Main memory used to be one of the most important topics when programming, as computers had so little. There is the infamous quote "640KB ought ot be enough for anybody" wrongly attribute to Bill Gates which refers to the fact that early computers could only address that amount of memory. In MS DOS, one had to use special libraries for a program to use more memory. Today, computers are very fast and memory is plentiful and people can (rightfully) forget about memory allocation ... as long as they don't use "much" memory by today's standards.

The Linux operating system differentiates between the following types of memory:

  • virtual memory size (vsize), the amount of memory that a process (virtually) allocates,
  • resident set size (rss), the amount of memory actually used and currently in the computer's main memory,
  • the swap memory usage, the amount of active memory that is not present in main memory but on the computer's disk,
  • sometimes, the shared memory is also interesting, and
  • it might be interesting to know about heap and stack size.

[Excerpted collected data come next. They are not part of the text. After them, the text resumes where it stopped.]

**config.mk**
```make
export PLATFORM = sky130hd
export DESIGN_NAME = multi_cycle_ctrl_flat
export DESIGN_NICKNAME = d
export VERILOG_FILES = /design/src/rtl/multi_cycle_ctrl_if.sv /design/src/rtl/multi_cycle_ctrl.sv /design/src/flat_wrapper.sv
export SDC_FILE = /design/constraint.sdc
export NUM_CORES = 1
export LEC_CHECK = 0
export CAP_MARGIN = 30
export CORE_ASPECT_RATIO = 0.9
export CORE_MARGIN = 5
export CORE_UTILIZATION = 44
export CTS_CLUSTER_SIZE = 12
export DETAILED_ROUTE_END_ITERATION = 8
export PLACE_DENSITY = 0.83
export SLEW_MARGIN = 30
export SYNTH_ARGS = -nofsm -noshare
export SYNTH_HDL_FRONTEND = slang
export SYNTH_SLANG_ARGS = --single-unit
```
**constraint.sdc**
```tcl
create_clock -name clk -period 5.6 [get_ports clk]
set_input_delay 1.68 -clock clk [delete_from_list [all_inputs] [get_ports clk]]
set_output_delay 1.68 -clock clk [all_outputs]
set_load 0.02 [all_outputs]
```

Note that above we are talking about processes, not Slurm jobs yet. Let us look at this in detail:

Each program uses some kind of memory management. For example, in C the malloc and free functions manually allocate and free memory while in Java, R, and Python, memory allocation and release is done automatically using a concept called garbage collection. Each program starts with a certain virtual memory size, that is the amount of memory it can address, say 128MB. When the program allocates memory, the memory allocation mechanism will check whether it has sufficient space left. If not, it will request an increase in virtual memory from the operating system, e.g., to 256MB. If this fails then the program can try to handle the error, e.g., terminate gracefully, but many programs will just panic and stop. Otherwise, the program will get access to more memory and happily continue to run.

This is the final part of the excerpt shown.